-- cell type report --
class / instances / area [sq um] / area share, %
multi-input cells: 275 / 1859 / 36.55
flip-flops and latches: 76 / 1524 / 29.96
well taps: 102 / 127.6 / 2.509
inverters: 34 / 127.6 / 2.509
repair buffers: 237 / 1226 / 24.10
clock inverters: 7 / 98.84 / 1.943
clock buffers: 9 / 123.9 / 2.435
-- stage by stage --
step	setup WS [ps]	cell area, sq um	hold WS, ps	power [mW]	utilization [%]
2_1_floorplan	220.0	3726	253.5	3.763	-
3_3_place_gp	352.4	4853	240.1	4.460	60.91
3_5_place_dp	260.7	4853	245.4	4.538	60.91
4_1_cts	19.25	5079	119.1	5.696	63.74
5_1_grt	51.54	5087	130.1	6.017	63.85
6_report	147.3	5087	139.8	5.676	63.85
------------------------
Return every line of the data above in which "buffers" appears.

repair buffers: 237 / 1226 / 24.10
clock buffers: 9 / 123.9 / 2.435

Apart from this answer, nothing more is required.